SQL: Rebuild clustered columnstore indexes when they require maintenance
For general index maintenance, our friend Old Hallengren has an awesome solution for most people: https://ola.hallengren.com/sql-server-index-and-statistics-maintenance.html
We started to have customers using clustered columnstore indexes from SQL Server 2014, and they needed to be treated differently. At the time, I checked Ola’s latest scripts to see what happens with columnstore indexes.
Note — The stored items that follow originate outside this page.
$ cat src/rtl/sbm_pkg.sv
package sbm_pkg;

   // Control flags passed from the sequencer to the datapath and the pins
   typedef struct packed {
      logic busy;   // a burst is in progress
      logic is_wr;  // the burst in progress is a write
      logic win;    // this period is one before a beat (wait valid)
      logic beat;   // this period carries a beat
   } sbm_ctl_t;

   function automatic int sbm_max(input int a, input int b);
      return (a > b) ? a : b;
   endfunction

endpackage

$ cat src/rtl/sbm_seq.sv
module sbm_seq
   import sbm_pkg::*;
#(
   parameter int ADDR_W = 6,
   parameter int LAT_W  = 4,
   parameter int BLEN_W = 4
) (
   input  logic              clk,
   input  logic              rst_n,
   input  logic              cs_n,
   input  logic              adv_n,
   input  logic              we_n,
   input  logic [ADDR_W-1:0] addr,
   input  logic [LAT_W-1:0]  cfg_latency,
   input  logic [BLEN_W-1:0] cfg_burst_len,
   output sbm_ctl_t          ctl,
   output logic [ADDR_W-1:0] ptr
);
   localparam int TICK_W = sbm_max(LAT_W, BLEN_W) + 2;

   logic              busy_q, wr_q, beat_q;
   logic [TICK_W-1:0] tick_q;
   logic [ADDR_W-1:0] ptr_q;
   logic [TICK_W-1:0] lat_x, len_x, win_lo, win_hi, end_tick;
   logic              start, last, win, ptr_step;

   always_comb begin
      lat_x    = TICK_W'(cfg_latency);
      len_x    = TICK_W'(cfg_burst_len);
      win_lo   = lat_x - TICK_W'(1);
      win_hi   = lat_x + len_x - TICK_W'(2);
      end_tick = lat_x + len_x - TICK_W'(1);
      start    = !busy_q && !cs_n && !adv_n;
      last     = busy_q && (tick_q == end_tick);
      win      = busy_q && (tick_q >= win_lo) && (tick_q <= win_hi)
                 && (len_x != '0);
      ptr_step = wr_q ? beat_q : win;
   end

   always_ff @(posedge clk or negedge rst_n) begin
      if (!rst_n) begin
         busy_q <= 1'b0;
         wr_q   <= 1'b0;
         beat_q <= 1'b0;
         tick_q <= '0;
         ptr_q  <= '0;
      end else if (busy_q && cs_n) begin
         busy_q <= 1'b0;
         beat_q <= 1'b0;
      end else if (start) begin
         busy_q <= 1'b1;
         wr_q   <= !we_n;
         beat_q <= 1'b0;
         tick_q <= '0;
         ptr_q  <= addr;
      end else if (busy_q) begin
         tick_q <= tick_q + TICK_W'(1);
         beat_q <= win;
         if (last) busy_q <= 1'b0;
         if (ptr_step) ptr_q <= ptr_q + ADDR_W'(1);
      end else begin
         beat_q <= 1'b0;
      end
   end

   assign ctl = '{busy: busy_q, is_wr: wr_q, win: win, beat: beat_q};
   assign ptr = ptr_q;

endmodule

$ cat src/rtl/sbm_array.sv
module sbm_array #(
   parameter int ADDR_W = 6,
   parameter int DATA_W = 16
) (
   input  logic              clk,
   input  logic              rst_n,
   input  logic              wr_en,
   input  logic              rd_en,
   input  logic [ADDR_W-1:0] ptr,
   input  logic [DATA_W-1:0] wr_data,
   output logic [DATA_W-1:0] rd_data
);
   localparam int DEPTH = 1 << ADDR_W;

   logic [DATA_W-1:0] word_v [DEPTH];
   logic [DATA_W-1:0] rd_q;

   for (genvar i = 0; i < DEPTH; i++) begin : g_row
      logic [DATA_W-1:0] q;
      always_ff @(posedge clk or negedge rst_n) begin
         if (!rst_n)                                q <= '0;
         else if (wr_en && (ptr == ADDR_W'(i)))     q <= wr_data;
      end
      assign word_v[i] = q;
   end

   // output register, loaded one clock ahead of each read beat
   always_ff @(posedge clk or negedge rst_n) begin
      if (!rst_n)     rd_q <= '0;
      else if (rd_en) rd_q <= word_v[ptr];
   end

   assign rd_data = rd_q;

endmodule

$ cat src/rtl/sbm_pins.sv
module sbm_pins
   import sbm_pkg::*;
(
   input  logic     clk,
   input  logic     rst_n,
   input  logic     cs_n,
   input  logic     cfg_wait_high,
   input  sbm_ctl_t ctl,
   output logic     wait_out,
   output logic     wait_oe,
   output logic     dq_oe
);
   logic oe_q;

   always_ff @(posedge clk or negedge rst_n) begin
      if (!rst_n) oe_q <= 1'b0;
      else        oe_q <= ctl.win && !ctl.is_wr && !cs_n;
   end

   assign wait_out = cfg_wait_high ? ctl.win : !ctl.win;
   assign wait_oe  = !cs_n;
   assign dq_oe    = oe_q;

endmodule

$ cat src/rtl/sbm_burst_ctrl.sv
module sbm_burst_ctrl
   import sbm_pkg::*;
#(
   parameter int ADDR_W = 6,
   parameter int DATA_W = 16,
   parameter int LAT_W  = 4,
   parameter int BLEN_W = 4
) (
   input  logic              clk,
   input  logic              rst_n,
   input  logic              cs_n,
   input  logic              adv_n,
   input  logic              we_n,
   input  logic [ADDR_W-1:0] addr,
   input  logic [DATA_W-1:0] dq_in,
   output logic [DATA_W-1:0] dq_out,
   output logic              dq_oe,
   output logic              wait_out,
   output logic              wait_oe,
   input  logic [LAT_W-1:0]  cfg_latency,
   input  logic [BLEN_W-1:0] cfg_burst_len,
   input  logic              cfg_wait_high
);
   if (ADDR_W < 1 || ADDR_W > 10) begin : g_bad_addr
      $error("sbm_burst_ctrl: ADDR_W out of range");
   end
   if (DATA_W < 1) begin : g_bad_data
      $error("sbm_burst_ctrl: DATA_W must be positive");
   end
   if (LAT_W < 2 || BLEN_W < 1) begin : g_bad_cfg
      $error("sbm_burst_ctrl: configuration widths too small");
   end

   sbm_ctl_t          ctl;
   logic [ADDR_W-1:0] ptr;
   logic              wr_en, rd_en;

   sbm_seq #(.ADDR_W(ADDR_W), .LAT_W(LAT_W), .BLEN_W(BLEN_W)) u_seq (
      .clk(clk), .rst_n(rst_n), .cs_n(cs_n), .adv_n(adv_n), .we_n(we_n),
      .addr(addr), .cfg_latency(cfg_latency), .cfg_burst_len(cfg_burst_len),
      .ctl(ctl), .ptr(ptr)
   );

   assign wr_en = ctl.beat && ctl.is_wr && !cs_n;
   assign rd_en = ctl.win && !ctl.is_wr && !cs_n;

   sbm_array #(.ADDR_W(ADDR_W), .DATA_W(DATA_W)) u_array (
      .clk(clk), .rst_n(rst_n), .wr_en(wr_en), .rd_en(rd_en), .ptr(ptr),
      .wr_data(dq_in), .rd_data(dq_out)
   );

   sbm_pins u_pins (
      .clk(clk), .rst_n(rst_n), .cs_n(cs_n), .cfg_wait_high(cfg_wait_high),
      .ctl(ctl), .wait_out(wait_out), .wait_oe(wait_oe), .dq_oe(dq_oe)
   );

endmodule

$ cat config.mk
export PLATFORM = sky130hd
export DESIGN_NAME = sbm_burst_ctrl
export DESIGN_NICKNAME = d
export VERILOG_FILES = /design/src/rtl/sbm_pkg.sv /design/src/rtl/sbm_seq.sv /design/src/rtl/sbm_array.sv /design/src/rtl/sbm_pins.sv /design/src/rtl/sbm_burst_ctrl.sv
export SDC_FILE = /design/constraint.sdc
export NUM_CORES = 2
export LEC_CHECK = 0
export BUFFER_PORTS_ARGS = -buffer_cell sky130_fd_sc_hd__buf_2
export CAP_MARGIN = 40
export CELL_PAD_IN_SITES_DETAIL_PLACEMENT = 2
export CELL_PAD_IN_SITES_GLOBAL_PLACEMENT = 2
export CORE_UTILIZATION = 45
export CTS_CLUSTER_SIZE = 20
export DETAILED_ROUTE_END_ITERATION = 12
export PLACE_DENSITY_LB_ADDON = 0.1
export RECOVER_POWER = 25
export SYNTH_ARGS = -nofsm -noshare
export SYNTH_HDL_FRONTEND = slang
export SYNTH_SLANG_ARGS = --single-unit
$ cat constraint.sdc
create_clock -name clk -period 3.7 [get_ports clk]
set_clock_uncertainty 0.15 [all_clocks]
set_input_delay 0.185 -clock clk [delete_from_list [all_inputs] [get_ports clk]]
set_output_delay 0.185 -clock clk [all_outputs]
set_load 0.01 [all_outputs]
# Word level (Yosys, flattened, before mapping)
# Index checks and enable logic that the tools add are counted.
# word_totals
output_inout_bits	19
inputBits	36
reg_bits	1056
wordCells	251
# classes
bitwise	2
muxes	17
reduce_logical	88
add_sub_neg	6
n_lt_le_gt_ge	3
n_eq_ne	64
# ops
op	count
$eq A6 B6 Y1 const B	32
$bmux W16 S6	1
$eq A6 B5 Y1 const B	16
$logic_and A1 B1 Y1	75
$eq A6 B4 Y1 const B	8
$mux W16	2
$mux W6	5
$eq A6 B3 Y1 const B	4
$add A6 B1 Y6 const B	2
$eq A6 B2 Y1 const B	2
$mux W1	9
$ge A7 B7 Y1 const B	1
$not A6 Y7	1
$eq A6 B1 Y1 const B	1
$eq A6 B6 Y1	1
$ge A6 B6 Y1	1
$le A6 B6 Y1	1
$logic_not A1 Y1	6
$logic_not A6 Y1	1
$sub A6 B1 Y6 const B	1
$sub A6 B2 Y6 const B	1
$add A4 B4 Y5	1
$sub A4 B1 Y5 const B	1
$reduce_and A2 Y1	2
4 further kinds	5

# Depth between registers and ports, before layout
# logic_depth
word_depth	9
mapped_depth	15
depth_no_buf	13

# Modules after synthesis
# Synthesis repeated with hierarchy kept, for this count alone.
# hier_totals
cells_unflattened	3208
area_unflattened_um2	48916.9
# modules_own_cells
module	seq_area_each_um2	n_inst	cells_each	area_each_um2
sbm_array	26025.0	1	3043	47352.9
sbm_seq	375.4	1	159	1492.7
sbm_pins	25.0	1	4	50.0
sbm_burst_ctrl	0.0	1	2	21.3

# Least setup slack after synthesis
# OpenSTA, ideal clock, no wires.
# synth_path
path_type	input port to flip-flop
startpoint	in cfg_latency[0]
endpoint	reg u_array.rd_q[10] (netlist: u_array.rd_data[10])
required_ns	3.424
setup_ns	0.126
arrival_ns	3.242
path_stages	13
path_buffers	2
setup_slack_ns	0.182
path_cell_list	ha_1 -> fa_1 -> xnor2_1 -> ha_1 -> xnor2_1 -> ha_1 -> a211oi_1 -> nor2_1 -> o32a_1 -> nand4bb_1 -> buf_2 -> buf_2 -> a221o_1
# synth_between
elab_chain_cells	7
word_cells_on_any_way	10
cone_classes	add/sub: 3; order compare: 2; reduce/logical: 5
# synth_lines
element	line_no	source
start, declared	sbm_burst_ctrl.sv:20	input logic [LAT_W-1:0] cfg_latency,
$add A4 B4 Y5 or $sub A4 B1 Y5 (tied branches)	sbm_seq.sv:31, sbm_seq.sv:30	
$sub A6 B2 Y6 or $ge A6 B6 Y1 (tied branches)	sbm_seq.sv:31, sbm_seq.sv:35	
$le A6 B6 Y1 or $logic_and A1 B1 Y1 (tied branches)	sbm_seq.sv:35	win = busy_q && (tick_q >= win_lo) && (tick_q <= win_hi)
$logic_and A1 B1 Y1 *	sbm_seq.sv:35	
$logic_and A1 B1 Y1 *	sbm_seq.sv:36	&& (len_x != '0);
$logic_and A1 B1 Y1 * (2 in series)	sbm_burst_ctrl.sv:45	assign rd_en = ctl.win && !ctl.is_wr && !cs_n;
end signal, assigned	sbm_array.sv:30	else if (rd_en) rd_q <= word_v[ptr];
end, declared	sbm_array.sv:16	logic [DATA_W-1:0] rd_q;
# Every way passes the cells marked *; elsewhere a longest branch is shown, timed or not.
# A chain may end at the register's enable or synchronous reset.

# Worst setup path in the final report
# layout_path
startpoint	in cfg_latency[0]
endpoint	out wait_out
# layout_between
elab_chain_cells	7
word_cells_on_any_way	10
cone_classes	add/sub: 3; order compare: 2; mux: 1; reduce/logical: 4
# layout_lines
element	line_no	source
$add A4 B4 Y5 or $sub A4 B1 Y5 (tied branches)	sbm_seq.sv:31, sbm_seq.sv:30	
$sub A6 B2 Y6 or $ge A6 B6 Y1 (tied branches)	sbm_seq.sv:31, sbm_seq.sv:35	
$le A6 B6 Y1 or $logic_and A1 B1 Y1 (tied branches)	sbm_seq.sv:35	
$logic_and A1 B1 Y1 *	sbm_seq.sv:35	
$logic_and A1 B1 Y1 *	sbm_seq.sv:36	
$logic_not A1 Y1	sbm_pins.sv:20	assign wait_out = cfg_wait_high ? ctl.win : !ctl.win;
$mux W1 *	sbm_pins.sv:20	
end, declared	sbm_burst_ctrl.sv:18	output logic wait_out,
# Marks and branches as above.

==> flow_summary.ini <==
[clock_network]
path_clk_slew_ns = 0.06
tritoncts = yes
htree_levels = 3
max-clock-path-buffers = 3
cts_root_buffer = clkbuf_16
clock_latency_ns = 0.70
clock-sinks = 1056
cts_made_buffers = 117

[yosys]
async_flop_share = 1.00
synth.cell_area_um2 = 49000
synth-main-ff-cell = dfrtp_1
syn_inst = 3317
ys_seq_area_frac = 0.540
yosys.area.top_type = dfrtp_1
yosys.area.top_type_share = 0.540
yosysMostFrequentCell = dfrtp_1
synth_nets = 3379
synth_edf_count = 0
synth_commonest_cells = 1,056 x dfrtp_1, 1,023 x mux2_2, 258 x mux2i_1, 178 x a22oi_1, 131 x clkbuf_1
synthAdderAreaFrac = 0.00680
yosys.area_share.simple = 0.0258
synthTopCellsByArea = dfrtp_1 54%, mux2_2 24%, mux4_2 5.4%, mux2i_1 5.3%, a22oi_1 2.7%
yosysWarningCount = 0
synth_xor_area_frac = 0.00215
synth-seq-cells = 1056
muxShareOfSynthArea = 0.348
synth_area_per_cell_um2 = 14.8
synth_top_family_by_area = multiplexers
synth_compound_area_frac = 0.0445
ys_types = 56

[worst_setup_path]
reg2reg_depth = 9
path_cells = buf_2, ha_2, fa_2, xnor2_4, buf_4, buf_4, ha_1, ha_1, a211oi_2, nor2_1, o32a_1, buf_4, nor2_4, nand2_2, xor2_1, buf_2
worst_path_max_delay_cell = fa_2
rr_endpoint = u_seq.ptr[2]
cp-end-kind = primary output
start_kind = input port
crit_path_frequent_cell = buf_4
crit_type = input port to primary output
crit_arrival_ns = 3.20
reg2reg_from = u_seq.tick_q[3]
slowest_delay_ns = 0.41
r2r_slack_ns = 0.45
cp.required_ns = 3.37
cp_max_fo = 4

[sta]
fin_crit_ns = 3.54
finalSetupViolCount = 0
maxSlewHeadroom = -1.12
rsz0062_at_grt = no
worst_pin_slew_ns = 3.18
fmaxAchievable_mhz = 283
post-route-period-util = 0.956
finalMaxSlewViolations = 91
hold_slack_ns = 0.0540
hold_viol_final = 0

[worst_hold_path]
min_to = u_array.g_row[53].q[6]
hold_class = input port to flip-flop
hold_path_startpoint = dq_in[6]
holdPathStages = 2

[job]
max_cap_viol_count = 1

[floorplanning]
io_pins = 55
die-area_um2 = 110000
die_width_um = 332
die_h_um = 332
start_util = 0.455
row_count = 120
coreArea_um2 = 108000

[run_status]
violations = max-capacitance violations, max-slew violations
outcome = complete, but fails checks

[placed_design]
hpwl_mm = 100
gp_congestion = 0.844
io_buffer_count = 54

[detailed_routing]
first_iter_violations = 1715
vias = 29769
drtAntennaViolNets = 0
drt_wl_total_mm = 154
vias_per_cell = 6.10
dr.pass1.iters = 5
post_drt_wl_per_cell_um = 31.6
post-route-drc-count = 0

[power]
leakage_nw = 26.2
power.total_mw = 32.9
peakVddDrop_mv = 0.447
p_per_area_nw_per_um2 = 595

[grt]
grt_usage = 0.284
grt_max_degree = 99
grt_pass1_wl_mm = 234
grt_pass1_vias = 34893
antenna_found_initial = 11
overflow = 0

[final_layout]
multi_input_area_um2 = 21000
final_util = 0.514
regArea_um2 = 26400
drive_above_1_share = 0.464
fill_cells = 9742
area_growth_pct = 12.8
final_nets = 3455
## power by group
part	leakage, nW	switching [mW]	total [mW]	internal [mW]
clock	1.82	4.72	11.2	6.52
combinational	10.2	5.70	9.11	3.41
sequential	14.2	0.510	12.5	12.0
## placed cells by master, fill, tap and decap left out, types with 12 or more instances in the layout
master         Yosys  layout
buf_12             3      38
dfrtp_1         1056    1054
a22oi_1          178     178
mux2i_1          258     258
mux4_2           117     117
ha_1              25      23
clkinv_2           0      19
nand3_1           59      59
nor2_2            24      25
dlygate4sd3_1      0      21
a221o_1           16      16
nand4_1           22      22
clkbuf_16          0     118
a22o_1            17      17
nor2_1            19      16
nor2_4            15      17
mux2_2          1023    1023
buf_4             32     130
clkbuf_8           0      32
inv_1             12      12
nand2_1           31      30
a311oi_1          16      16
buf_2            102      54
clkbuf_1         131      44
a31oi_1           19      19
## per-stage QoR
step,setup TNS [ns],cell area (um2),setup WS [ns],cells
CTS,0,55200,0.00644,4879
global route,0,55200,0.0251,4883
finish,0,55200,0.164,4884
global placement,-0.169,51200,-0.0121,4645
floorplan,0,49000,0.182,3317
detailed placement,-3.16,51300,-0.189,4653
## timing repair
| item | in CTS | in global routing |
|---|---|---|
| pin swaps | 0 | 6 |
| setup buffers | 0 | 2 |
| gates resized for setup | 1 | 9 |
| hold endpoints to repair | 177 | 40 |
| setup endpoints to repair | 1 | 2 |
| hold buffers | 20 | 1 |
## sequential cells by signal, summed over array words and instances (netlist names)
name,flops
u_array.g_row.q,1024
u_array.rd_data,16
u_pins.dq_oe,1
u_seq.beat_q,1
u_seq.busy_q,1
u_seq.ptr,6
u_seq.tick_q,6
u_seq.wr_q,1
## cells by family (layout without fill, tap and decap cells)
logic type / after synthesis / after routing
muxes: 1410 / 1410
DFF: 1056 / 1056
adders and majority gates: 26 / 26
buffers and inverters: 318 / 481
and+or+nand+nor: 207 / 207
xor gates and xnor gates: 12 / 12
AOI/OAI and AO/OA: 288 / 288
other: 0 / 1
## metal layers
| layer | vias to the layer above | GRT usage | share of wire |
|---|---|---|---|
| met5 | - | 0 | 0.00020 |
| li1 | 12481 | - | - |
| met2 | 568 | 0.481 | 0.50 |
| met4 | 6 | 0.101 | 0.034 |
| met1 | 16446 | 0.376 | 0.43 |
| met3 | 268 | 0.0360 | 0.034 |
## how the worst max path moves through the flow
stage | startpoint | depth (start not counted) | slack (ns) | to
2_1_floorplan | cfg_latency[0] | 13 | 0.18 | u_array.rd_data[10]
3_3_place_gp | cfg_latency[0] | 15 | -0.01 | u_array.rd_data[14]
3_5_place_dp | cfg_latency[0] | 14 | -0.19 | u_array.rd_data[8]
4_1_cts | cfg_latency[0] | 15 | 0.006 | wait_out
5_1_grt | cfg_latency[0] | 16 | 0.03 | wait_out
6_report | cfg_latency[0] | 16 | 0.16 | wait_out
## worst max-delay path: cells and delay by family
family | cells | cell delay, ns
xor gates and xnor gates | 2 | 0.37
buffers and inverters | 5 | 0.70
and+or+nand+nor | 3 | 0.23
adders and majority gates | 4 | 1.10
AOI/OAI and AO/OA | 2 | 0.61
## layout make-up
class | instances | share of cell area
flip-flops and latches | 1056 | 0.479
multi-input cells | 1943 | 0.380
clock buffers | 185 | 0.0638
repair buffers | 263 | 0.0423
well taps | 1403 | 0.0318
clock inverters | 21 | 0.00256
inverters | 12 | 0.000815
diodes | 1 | 0.0000453
No activity file was read; power rests on OpenSTA's default activity.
It appeared that the code ignored nonclustered columnstore indexes (ie: index type of 6), which made sense as we would potentially need to rebuild them whenever the data changes, and at the time, the table was read-only. So that made lots of sense. Fortunately, that limitation is now gone.
For other indexes (including clustered columnstore indexes which were updatable), the code used the same avg_fragmentation_in_percent values from sys.dm_db_index_physical_stats. Unfortunately, that view didn’t return any data for columnstore indexes of either type, so it wasn’t actually helpful.
Niko has an awesome series of blog posts about columnstore indexes that I encourage you to read: http://www.nikoport.com/columnstore/ In part 36, he discusses what he thinks is needed for maintenance. The metrics that I wanted to use overlapped the ones that he suggested in that article.
With a clustered columnstore index, when a row is deleted, a flag in a bitmap is updated to indicate the deletion. The row is still present in the columnstore row group. When an update occurs, the same mechanism flags the row as deleted, then inserts the new version into the delta store.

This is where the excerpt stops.